Bu kitap distopik eserlerin ilklerinden biriymiş. Teknolojinin hakim olduğu bir dünyada, insanların iletişimi, kitap okumayı kestikleri sadece televizyon karşısında zaman geçirdikleri bir dünya tasvir ediliyor. (Tanıdık geldi mi?) Ve kitapların insanların düşünmesine yol açması tehlikesine karşı itfaiyeciler yangın söndürmek yerine, kitap yakmaktadırlar. Guy da bu kitap yakan itfaiyecilerden birisidir, ve düşünmeden bir hayat geçirmektedir. Ta ki yeni komşusu olan genç bir kız ile tanışana kadar.

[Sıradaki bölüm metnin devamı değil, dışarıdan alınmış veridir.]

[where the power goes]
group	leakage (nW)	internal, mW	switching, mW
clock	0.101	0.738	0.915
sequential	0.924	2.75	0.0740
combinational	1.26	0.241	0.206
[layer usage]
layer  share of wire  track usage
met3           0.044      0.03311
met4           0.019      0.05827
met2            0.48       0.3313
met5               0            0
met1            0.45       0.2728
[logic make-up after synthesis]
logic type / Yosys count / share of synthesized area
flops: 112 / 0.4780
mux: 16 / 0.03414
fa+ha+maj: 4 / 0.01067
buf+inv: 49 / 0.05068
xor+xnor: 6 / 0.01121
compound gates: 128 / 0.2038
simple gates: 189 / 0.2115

Kitap başlarda anlaşılması zor bir şekilde yazılmış. O dünyadaki teknolojik öğelere verilen farklı isimler, ve onların ne olduklarına dair derin bir açıklama olmadığı için başta, ne okuyorum ben yahu, diyorsunuz. Ama zaman geçtikçe o dünyaya hakim oluyorsunuz ve kitap daha anlaşılır oluyor.
Distopik eserleri severim. Çok uzun yıllar önce yazılmış olanları ise daha çok severim çünkü onların hala bir distopik roman olup olmadığı sorunsalı ortaya çıkar ve sizi daha da düşünmeye teşvik eder.
Ama ne yazık ki şu zamana kadar okuduğum en iyi distopik eser diyemeyeceğim buna. Cesur Yeni Dünya hala favorim.